### Your task
Search the entries below for the word "counted", then copy each line in which it is found.

========================================

--- src/rtl/mux4_rr_arbiter_if.sv ---
// Handshake/data bundle between four requesters and the shared mux4 arbiter.
// The lock signal exists only when MUX4_ARB_LOCK_EN is defined.
interface mux4_rr_arbiter_if;
  logic [3:0] req;
  logic [3:0] d;
`ifdef MUX4_ARB_LOCK_EN
  logic       lock;
`endif
  logic [3:0] gnt;
  logic [1:0] sel;
  logic       z_valid;
  logic       z;

`ifdef MUX4_ARB_LOCK_EN
  modport master (output req, output d, output lock,
                  input gnt, input sel, input z_valid, input z);
  modport slave  (input req, input d, input lock,
                  output gnt, output sel, output z_valid, output z);
`else
  modport master (output req, output d,
                  input gnt, input sel, input z_valid, input z);
  modport slave  (input req, input d,
                  output gnt, output sel, output z_valid, output z);
`endif
endinterface

--- src/rtl/mux4_rr_arbiter.sv ---
// Round-robin arbiter sharing one 1-bit 4->1 mux between four requesters, with bursts
// capped at BURST_MAX cycles. Optional burst extension via lock under MUX4_ARB_LOCK_EN.
module mux4 (
  input  logic [3:0] d,
  input  logic [1:0] sel,
  output logic       z
);
  // Shared 4->1 data path.
  always_comb begin
    case (sel)
      2'd0:    z = d[0];
      2'd1:    z = d[1];
      2'd2:    z = d[2];
      2'd3:    z = d[3];
      default: z = 1'b0;
    endcase
  end
endmodule

module mux4_rr_arbiter #(
  parameter int BURST_MAX = 4
) (
  input logic               clk,
  input logic               rst_n,
  mux4_rr_arbiter_if.slave  bus
);
  localparam int CNT_W = $clog2(BURST_MAX + 1);
  localparam logic [CNT_W-1:0] CNT_MAX = CNT_W'(BURST_MAX);
  localparam logic [CNT_W-1:0] CNT_ONE = CNT_W'(1);

  typedef enum logic {IDLE = 1'b0, GRANT = 1'b1} state_t;

  state_t           state_r;
  logic [3:0]       gnt_r;
  logic [1:0]       sel_r;
  logic [1:0]       last_r;
  logic [CNT_W-1:0] cnt_r;

  logic             any_req_s;
  logic             release_s;
  logic             lock_s;
  logic [1:0]       start_s;
  logic [1:0]       pick_s;
  logic [3:0]       pick_oh_s;

  // First requester at or after start, wrapping mod 4.
  function automatic logic [1:0] pick(input logic [3:0] r, input logic [1:0] start);
    logic [1:0] idx;
    logic       found;
    pick  = start;
    found = 1'b0;
    for (int k = 0; k < 4; k++) begin
      idx = start + 2'(k);
      if (!found && r[idx]) begin
        pick  = idx;
        found = 1'b1;
      end else begin
        found = found;
      end
    end
  endfunction

`ifdef MUX4_ARB_LOCK_EN
  assign lock_s = bus.lock;
`else
  assign lock_s = 1'b0;
`endif

  // Next-owner selection and release decision for the coming edge.
  always_comb begin
    any_req_s = |bus.req;
    if (state_r == GRANT) begin
      start_s   = sel_r + 2'd1;
      release_s = !bus.req[sel_r] || ((cnt_r == CNT_MAX) && !lock_s);
    end else begin
      start_s   = last_r + 2'd1;
      release_s = 1'b0;
    end
    pick_s    = pick(bus.req, start_s);
    pick_oh_s = 4'b0001 << pick_s;
  end

  // Arbiter FSM with registered grant, select and burst counter.
  always_ff @(posedge clk or negedge rst_n) begin
    if (!rst_n) begin
      state_r <= IDLE;
      gnt_r   <= 4'b0000;
      sel_r   <= 2'd0;
      last_r  <= 2'd3;
      cnt_r   <= '0;
    end else begin
      case (state_r)
        IDLE: begin
          if (any_req_s) begin
            gnt_r   <= pick_oh_s;
            sel_r   <= pick_s;
            cnt_r   <= CNT_ONE;
            state_r <= GRANT;
          end else begin
            state_r <= IDLE;
          end
        end
        GRANT: begin
          if (release_s) begin
            last_r <= sel_r;
            if (any_req_s) begin
              gnt_r <= pick_oh_s;
              sel_r <= pick_s;
              cnt_r <= CNT_ONE;
            end else begin
              gnt_r   <= 4'b0000;
              cnt_r   <= '0;
              state_r <= IDLE;
            end
          end else if (cnt_r < CNT_MAX) begin
            cnt_r <= cnt_r + CNT_ONE;
          end else begin
            // Locked past the cap: counter saturates until lock drops.
            cnt_r <= cnt_r;
          end
        end
        default: begin
          state_r <= IDLE;
          gnt_r   <= 4'b0000;
          cnt_r   <= '0;
        end
      endcase
    end
  end

  assign bus.gnt     = gnt_r;
  assign bus.sel     = sel_r;
  assign bus.z_valid = |gnt_r;

  mux4 u_mux4 (
    .d   (bus.d),
    .sel (sel_r),
    .z   (bus.z)
  );
endmodule

--- src/flat_wrapper.sv ---
// flat-port wrapper written by rule: the top's interface ports become plain ports
module mux4_rr_arbiter_flat 
#(
  parameter int BURST_MAX = 4
)
  (clk, rst_n, bus_req, bus_d, bus_gnt, bus_sel, bus_z_valid, bus_z);
  mux4_rr_arbiter_if bus_i ();
  input logic clk;
  input logic rst_n;
  input wire logic [$bits(bus_i.req)-1:0] bus_req;
  input wire logic [$bits(bus_i.d)-1:0] bus_d;
  output wire logic [$bits(bus_i.gnt)-1:0] bus_gnt;
  output wire logic [$bits(bus_i.sel)-1:0] bus_sel;
  output wire logic [$bits(bus_i.z_valid)-1:0] bus_z_valid;
  output wire logic [$bits(bus_i.z)-1:0] bus_z;
  assign bus_i.req = bus_req;
  assign bus_i.d = bus_d;
  assign bus_gnt = bus_i.gnt;
  assign bus_sel = bus_i.sel;
  assign bus_z_valid = bus_i.z_valid;
  assign bus_z = bus_i.z;
  mux4_rr_arbiter #(.BURST_MAX(BURST_MAX)) u_core (.clk(clk), .rst_n(rst_n), .bus(bus_i));
endmodule
--- config.mk ---
export PLATFORM = sky130hd
export DESIGN_NAME = mux4_rr_arbiter_flat
export DESIGN_NICKNAME = d
export VERILOG_FILES = /design/src/rtl/mux4_rr_arbiter_if.sv /design/src/rtl/mux4_rr_arbiter.sv /design/src/flat_wrapper.sv
export SDC_FILE = /design/constraint.sdc
export NUM_CORES = 1
export LEC_CHECK = 0
export ABC_AREA = 1
export CAP_MARGIN = 20
export CELL_PAD_IN_SITES_DETAIL_PLACEMENT = 0
export CELL_PAD_IN_SITES_GLOBAL_PLACEMENT = 1
export CORE_AREA = 4 4 59 61
export CTS_CLUSTER_DIAMETER = 30
export CTS_CLUSTER_SIZE = 30
export DETAILED_ROUTE_END_ITERATION = 7
export DIE_AREA = 0 0 63 65
export PLACE_DENSITY = 0.72
export SLEW_MARGIN = 30
export SYNTH_ARGS = -nofsm -noshare
export SYNTH_HDL_FRONTEND = slang
export SYNTH_SLANG_ARGS = --single-unit
--- constraint.sdc ---
create_clock -name clk -period 2 [get_ports clk]
set_input_delay 0.4 -clock clk [delete_from_list [all_inputs] [get_ports clk]]
set_output_delay 0.4 -clock clk [all_outputs]
set_load 0.02 [all_outputs]
* Word level (Yosys, flattened, before mapping)
Index checks and enable logic that the tools add are counted.
Cells by class: add/sub/neg operators 6, $mul 0, divide/modulo/power cells 0, order comparisons 6, equal/unequal tests 7, shifts and indexed selects 1, mux-type cells 34, bitwise gates (word level) 1, reductions and logical operators 14
Operators by type and width (number):
- $lt A2 B3 Y1 const B | 5
- $mux W1 | 12
- $mux W2 | 6
- $mux W4 | 3
- $bmux W1 S2 | 5
- $mux W3 | 3
- $pmux W4 S2 | 1
- $reduce_or A4 Y1 | 2
- $add A2 B1 Y2 const B | 3
- $pmux W3 S2 | 1
- $reduce_and A2 Y1 | 3
- $add A2 B2 Y2 const B | 2
- $eq A2 B2 Y1 const B | 2
- $logic_not A1 Y1 | 4
- $pmux W1 S4 | 1
- $pmux W2 S2 | 1
- $shl A1 B2 Y4 const A | 1
- $add A3 B1 Y3 const B | 1
- $eq A3 B3 Y1 const B | 1
- $logic_and A1 B1 Y1 | 3
- $lt A3 B3 Y1 const B | 1
- $ne A3 B3 Y1 const B | 1
- $eq A2 B1 Y1 const B | 1
- $logic_not A2 Y1 | 1
- 5 further kinds | 5
Storage, ports and cells: bits in registers 12, bits in latches 0, memory bits (writable) 0, memory bits (read-only) 0, input port bits 10, word-level logic and storage cells 74, memories 0

* Longest topological paths before layout
Gate-level depths: netlist (run 1).
depth in word-level cells 18, depth in mapped cells 17, depth with buffers taken out 15

* Cells and area by module
From an unflattened synthesis (run 1), not the netlist that was laid out.
Unflattened totals: cell total of the unflattened synthesis 159, area, all modules 1037.2 µm²
Modules (own cells, without submodules):
- mux4_rr_arbiter | instances 1, cells an instance 146, area each 985.9 µm², seq. area each 302.8 µm²
- mux4 | instances 1, cells an instance 13, area each 51.3 µm², seq. area each 0.0 µm²

* Least setup slack after synthesis (run 1)
No wires, ideal clock.
kind register to register, start point reg u_core.sel_r[0] (netlist: u_core.bus.sel[0]), end point reg u_core.gnt_r[2] (netlist: u_core.bus.gnt[2]), library setup time 0.118 ns, data arrival time 1.548 ns, data required time 1.882 ns, slack 0.333 ns, stages on the path, launching flop included 14, buffers on the path 0, cell sequence dfrtp_1 > inv_2 > nand2_2 > nand2_4 > nand2_1 > nand2_4 > nand2_2 > nand2_2 > nor2_4 > nand3_1 > nand3_1 > inv_1 > nand3_1 > nand2_1
On the way: cells in the longest elaborated chain, start to end 18, elaborated cells on any way between the ends 37, classes of those cells add/sub (4); eq/ne (1); shift (1); mux (22); reduce/logical (9)
Ends and longest elaborated chain:
- from (decl) | line mux4_rr_arbiter.sv:35 | logic [1:0] sel_r;
- from (signal assigned) | line mux4_rr_arbiter.sv:96 | sel_r <= pick_s;
- from (signal assigned) | line mux4_rr_arbiter.sv:108 | sel_r <= pick_s;
- branches (longest 18 deep; another with $add A2 B1 Y2)
- to (signal assigned) | line mux4_rr_arbiter.sv:95 | gnt_r <= pick_oh_s;
- to (signal assigned) | line mux4_rr_arbiter.sv:107 | gnt_r <= pick_oh_s;
- to (decl) | line mux4_rr_arbiter.sv:34 | logic [3:0] gnt_r;
Parallel ways; which one is timed is not known. The select of a mux whose other input is x is not followed. A chain may end at the register's enable or synchronous reset.

* Worst setup path in the final report (run 1)
start point reg u_core.gnt_r[1] (netlist: u_core.bus.gnt[1]), end point out bus_z_valid
On the way: cells in the longest elaborated chain, start to end 1
Ends and longest elaborated chain:
- $reduce_or A4 Y1 | line mux4_rr_arbiter.sv:133 | assign bus.z_valid = |gnt_r;
- to (decl) | line flat_wrapper.sv:14 | output wire logic [$bits(bus_i.z_valid)-1:0] bus_z_valid;
Every way passes these cells.

==> results of run 1 <==
==> worst min path at each step <==
stage                     depth (start not counted)  slack, ns                           from                       endpoint
final                                             1       0.48                          rst_n  u_core.bus.gnt[2]$_DFFE_PN0P_
after global routing                              1       0.49                          rst_n  u_core.bus.gnt[2]$_DFFE_PN0P_
after CTS                                         1       0.50                          rst_n  u_core.bus.gnt[2]$_DFFE_PN0P_
after detailed placement                          2       0.50  u_core.bus.gnt[2]$_DFFE_PN0P_  u_core.bus.gnt[2]$_DFFE_PN0P_
after global placement                            2       0.50   u_core.last_r[1]$_DFFE_PN1P_   u_core.last_r[1]$_DFFE_PN1P_
after floorplan                                   0       0.10                          rst_n  u_core.bus.gnt[0]$_DFFE_PN0P_
==> layout make-up <==
cell class,count,area (um2),share of cell area
Tap cell,33,41.3,0.0308
Multi-Input combinational cell,123,632,0.471
Sequential cell,12,304,0.227
Inverter,18,72.6,0.0541
Clock buffer,4,26.3,0.0196
Timing Repair Buffer,30,265,0.198
==> cells in the mapped netlist (all sizes together) <==
cell	number
dfrtp	10
o21ai	17
dfstp	2
buf	2
or4	1
nor4	1
nor2	6
nand2	73
a21oi	5
o22ai	1
ha	2
nand3	17
inv	18
==> layer usage <==
metal | wire length (um) | part of all wire | GRT usage
met5 | 0 | 0 | 0
met4 | 60 | 0.024 | 0.0661
met3 | 46 | 0.018 | 0.0156
met2 | 1260 | 0.49 | 0.249
met1 | 1180 | 0.46 | 0.161
==> cell families (layout without fill, tap and decap cells) <==
family          count (synthesis)  after routing  share of synthesized area
buf+inv                        20             52                     0.0931
flops                          12             12                      0.297
compound gates                 23             23                      0.125
fa+ha+maj                       2              2                     0.0245
simple gates                   98             98                      0.461
==> power breakdown <==
part | total, mW | internal [mW] | switching (mW) | leakage, nW
Combinational | 1.51 | 0.585 | 0.923 | 0.535
Clock | 0.155 | 0.0772 | 0.0776 | 0.0150
Sequential | 0.467 | 0.361 | 0.107 | 0.144
Total | 2.13 | 1.02 | 1.11 | 0.694
==> state kept, by name (all words and copies together) (netlist names) <==
| signal | flops |
|---|---|
| u_core.last_r | 2 |
| u_core.state_r | 1 |
| u_core.cnt_r | 3 |
| u_core.bus.gnt | 4 |
| u_core.bus.sel | 2 |
==> worst reg2reg max path: cells and delay by family, from the launching register on <==
kind,cells,cell delay [ns]
AND/OR/NAND/NOR,13,1.11
flip-flops,1,0.48
buffers and inverters,1,0.15
==> per-stage QoR <==
| stage | worst slack [ns] | TNS (ns) |
|---|---|---|
| 3_5_place_dp | -0.109 | -0.497 |
| 5_1_grt | 0.00684 | 0 |
| 4_1_cts | 0.0704 | 0 |
| 2_1_floorplan | 0.333 | 0 |
| 3_3_place_gp | -0.0834 | -0.276 |
| 6_report | 0.104 | 0 |
==> cells in the final DEF, fill, tap and decap left out, types with 2 or more instances in the layout <==
cell type / n
dfstp_2: 2
inv_2: 2
clkdlybuf4s50_1: 15
clkbuf_4: 3
nand3_1: 17
o21ai_1: 4
o21ai_0: 13
dfrtp_1: 9
nor2_1: 5
dlygate4sd2_1: 2
inv_1: 15
nand2_1: 54
nand2_4: 5
buf_4: 13
a21oi_1: 3
ha_1: 2
nand2_2: 14
==> repair_timing <==
| item | in CTS | in global routing |
|---|---|---|
| resized for setup | 2 | 5 |
| hold endpoints to repair | 0 | 0 |
| pin swaps | 0 | 0 |
| hold buffers | 0 | 0 |
| endpoints found under the setup margin | 2 | 7 |
| setup buffers | 0 | 0 |
==> metrics, run 1 <==
status finished clean; GPL Wtd Cong 0.778; R2R cell count 14; Final setup viols 0; DR DRC count 0; fin nets 200; final period utilization 0.948; Via Count 1044; GR Util All Layers 0.138; post-layout min period 1.90 ns; Max Cap Viol 0; CTS tree built; largest area contributor in the netlist dfrtp_1; width of the die 63 um; Fin Hold WS 0.477 ns; Post-Route WL 2.55 mm; final instance area 0.00134 mm2; WS Path Type reg2out; worst-margin pin slew 0.540 ns; diode count 0; vias in the first global route 1031; latest clock arrival within the worst-skew pair 0.27 ns; Worst-path clk slew 0.07 ns; Reg-to-Reg Start u_core.bus.sel[0]$_DFFE_PN0P_; headroom to the max-slew limit 0.639; crit-path max cell delay 0.50 ns; Syn-to-layout area delta 31.4%; Final Skew 0.00396 ns; area post-placement 0.00131 mm2; Final Max Slew Viols 0; Vias/cell 4.75; share of cells above drive strength 1 0.235; DIE HEIGHT 65 um; Worst R2R Setup Slack 0.16 ns; Min-Delay Path Class in2async; total clock sinks 12; TritonRoute pass-1 iters 4; startpoint types flip-flop; CP required 1.60 ns; 1st-iter DRT viols 53; Post-DP HPWL 2.06 mm; CP Capture Type primary output; crit path capture bus_z_valid; Rows 20; RR Endpoint u_core.bus.gnt[2]$_DFFE_PN0P_; Mapped Cells 155; Top delay family on crit path simple AND/OR/NAND/NOR gates; Fin. Hold Viols 0; synthesis-stage register bit count 12; Synth cell types 20; Synth top area share 0.245; Worst Setup SP u_core.bus.gnt[1]$_DFFE_PN0P_; Layout Cells excl Fill 220; H-tree depth reported by CTS 1; Worst Path Buf+Inv 1; Wirelength per Cell 11.6 um; post-layout util 0.450; fillers 321; maximum VDD drop 598 uV; Syn Area/Cell 6.59 um2; Die Footprint 0.00410 mm2; initial antenna violation count 0; wire length of the first global-routing pass 4.55 mm; Clock Tree Buf Depth 2; pwr dens 1590 mW/mm2; Routed Antenna Nets 0; GR Overflow Total 0; IO Port Bufs 17; top cells by area, synth dfrtp_1 (25%), nand2_1 (20%), nand2_2 (9.2%), nand3_1 (8.3%), o21ai_0 (6.9%); core area 0.00298 mm2; Critical-path top delay cell or4_1; Mapped Area 0.00102 mm2; Fmax 528 MHz; Pwr Total 2.13 mW; DP Cell Count 216; Initial Utilization 0.343; Critical Path Fanout Max 3; Critical Path, Cell by Cell or4_1 > dlygate4sd2_1; Clk Tree Root Cell clkbuf_4; P_leak 0.694 nW; WP data arrival 1.50 ns; synthesized net count 167; synth warn 0; Num CTS Buffers 3; RSZ-0062 raised after global routing no; I/O pin count 18; Seq/Total Area, Yosys 0.297; largest net degree at the start of global routing 13; Stages on worst setup path 2
No activity file was read; power rests on OpenSTA's default activity.
==> run 2, diff against run 1 <==
--- a/config.mk
+++ b/config.mk
@@ -14,7 +14,7 @@
 export CTS_CLUSTER_SIZE = 30
 export DETAILED_ROUTE_END_ITERATION = 7
 export DIE_AREA = 0 0 63 65
-export PLACE_DENSITY = 0.72
+export PLACE_DENSITY_LB_ADDON = 0.1
 export SLEW_MARGIN = 30
 export SYNTH_ARGS = -nofsm -noshare
 export SYNTH_HDL_FRONTEND = slang
==> run 2 against run 1 <==
Compared with the run above:
- clock skew about the same
- utilization up 0.38 points
- critical path type unchanged
- via count up 1.2%
- clock power up 26%
- design area up 0.84%
- highest routed layer unchanged
==> metrics, run 2 (same netlist as run 1, synthesis figures left out) <==
status finished clean; Post-DP HPWL 2.00 mm; I/O pin count 18; internal power 1.06 mW; diode count 0; Wirelength per Cell 11.5 um; core area 0.00298 mm2; total clock sinks 12; Critical Path Fanout Max 3; DR DRC count 0; Worst-path clk slew 0.08 ns; most frequent cells in the layout nand2_1 (54), nand3_1 (17), inv_1 (16), clkdlybuf4s50_1 (15), nand2_2 (14); Vias/cell 4.80; Clock Tree Buf Depth 2; wire length of the first global-routing pass 4.53 mm; post-layout min period 1.91 ns; fillers 320; WS Path Type reg2out; GR Util All Layers 0.135; Initial Utilization 0.343; P_leak 0.700 nW; Pwr Total 2.15 mW; Fmax 525 MHz; commonest non-fill, non-tap cell in the layout nand2_1; share of cells above drive strength 1 0.241; Fin. Hold Viols 0; 1st-iter DRT viols 66; Final setup viols 0; GR Overflow Total 0; Comb pwr share 0.693; CTS tree built; multi-input logic area 632 um2; FF+latch area 305 um2; Final Skew 0.00380 ns; setup TNS 0 ns; H-tree depth reported by CTS 1; GPL Wtd Cong 0.780; Post-Route WL 2.52 mm; Rows 20; RSZ-0062 raised after global routing no; cts-stage hold buffer count 0; Sw Ratio 0.509; CP required 1.60 ns; CP Capture Type primary output; Die Footprint 0.00410 mm2; max reg flops 4; Min-Delay Path Class in2async; width of the die 63 um; headroom to the max-slew limit 0.624; post-CTS resize count 2; Clk Tree Root Cell clkbuf_4; startpoint types flip-flop; Place WS -0.0935 ns; Via Count 1057; fin worst setup slack 0.0942 ns; DIE HEIGHT 65 um; vias in the first global route 1034; Num CTS Buffers 3; latest clock arrival within the worst-skew pair 0.27 ns; largest net degree at the start of global routing 13; Syn-to-layout area delta 32.5%; fin nets 200; WP data arrival 1.51 ns; clock power share 0.090; Setup Buffers After CTS 0; final period utilization 0.953; TritonRoute pass-1 iters 4; IO Port Bufs 17; Max Cap Viol 0; worst-margin pin slew 0.562 ns; Routed Antenna Nets 0; pwr dens 1590 mW/mm2; initial antenna violation count 0; Flop pwr share 0.216; maximum VDD drop 562 uV; Final Max Slew Viols 0; P_sw 1.10 mW
[run 2: cell counts in the layout (fill, tap and decap cells not counted)]
Identical to the previous run, type by type.
[run 2: worst paths after layout]
| path | startpoint | endpoint | slack [ns] | depth (start not counted) |
|---|---|---|---|---|
| max | u_core.bus.gnt[1]$_DFFE_PN0P_ | bus_z_valid | 0.09 | 2 |
| max in group asynchronous | rst_n | u_core.state_r$_DFF_PN0_ | 1.11 | 1 |
| min | rst_n | u_core.cnt_r[1]$_DFFE_PN0P_ | 0.49 | 1 |
| max reg2reg | u_core.last_r[0]$_DFFE_PN1P_ | u_core.bus.gnt[2]$_DFFE_PN0P_ | 0.20 | 13 |
| min in group clk | u_core.bus.gnt[2]$_DFFE_PN0P_ | u_core.bus.gnt[2]$_DFFE_PN0P_ | 0.51 | 2 |
| min reg2reg | u_core.bus.gnt[2]$_DFFE_PN0P_ | u_core.bus.gnt[2]$_DFFE_PN0P_ | 0.51 | 2 |
[run 2: area by class of cell]
cell class	count	area share
sequential	12	0.226
multi-input combinational	123	0.467
timing repair buffer	30	0.196
inverter	18	0.0537
clock buffer	4	0.0268
tap	33	0.0305
[run 2: metal layers]
layer | part of all wire | wire (um) | global-route usage
met5 | 0 | 0 | 0
met4 | 0.0040 | 10 | 0.0331
met3 | 0.023 | 59 | 0.0139
met2 | 0.49 | 1250 | 0.250
met1 | 0.48 | 1200 | 0.166
[run 2: critical path: stages (launching register included)]
cell and delay (ns):
dfrtp_1 0.40, or4_1 0.51, dlygate4sd2_1 0.33
[run 2: through the flow]
step | cell area [um2] | util | instances | hold slack [ns]
6_report | 1350 | 0.454 | 220 | 0.485
2_1_floorplan | 1020 | - | 155 | 0.104
4_1_cts | 1340 | 0.450 | 220 | 0.500
3_3_place_gp | 1310 | 0.439 | 216 | 0.490
5_1_grt | 1350 | 0.454 | 220 | 0.525
3_5_place_dp | 1310 | 0.439 | 216 | 0.493
[run 2: power groups by stage]
stage	combinational, mW	clock [mW]	sequential, mW
after floorplan	1.02	0	0.499
after global placement	1.51	0	0.466
after detailed placement	1.52	0	0.469
after CTS	1.51	0.201	0.464
after global routing	1.70	0.215	0.483
final	1.49	0.195	0.466
==> run 3, diff against run 2 <==
--- a/config.mk
+++ b/config.mk
@@ -14,6 +14,7 @@
 export CTS_CLUSTER_SIZE = 30
 export DETAILED_ROUTE_END_ITERATION = 7
 export DIE_AREA = 0 0 63 65
+export GPL_ROUTABILITY_DRIVEN = 0
 export PLACE_DENSITY_LB_ADDON = 0.1
 export SLEW_MARGIN = 30
 export SYNTH_ARGS = -nofsm -noshare
==> results of run 3 <==
Same layout as run 2: the final DEF is identical, and so are final timing and power.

========================================

### Answer section
Index checks and enable logic that the tools add are counted.
stage                     depth (start not counted)  slack, ns                           from                       endpoint
[run 2: cell counts in the layout (fill, tap and decap cells not counted)]
| path | startpoint | endpoint | slack [ns] | depth (start not counted) |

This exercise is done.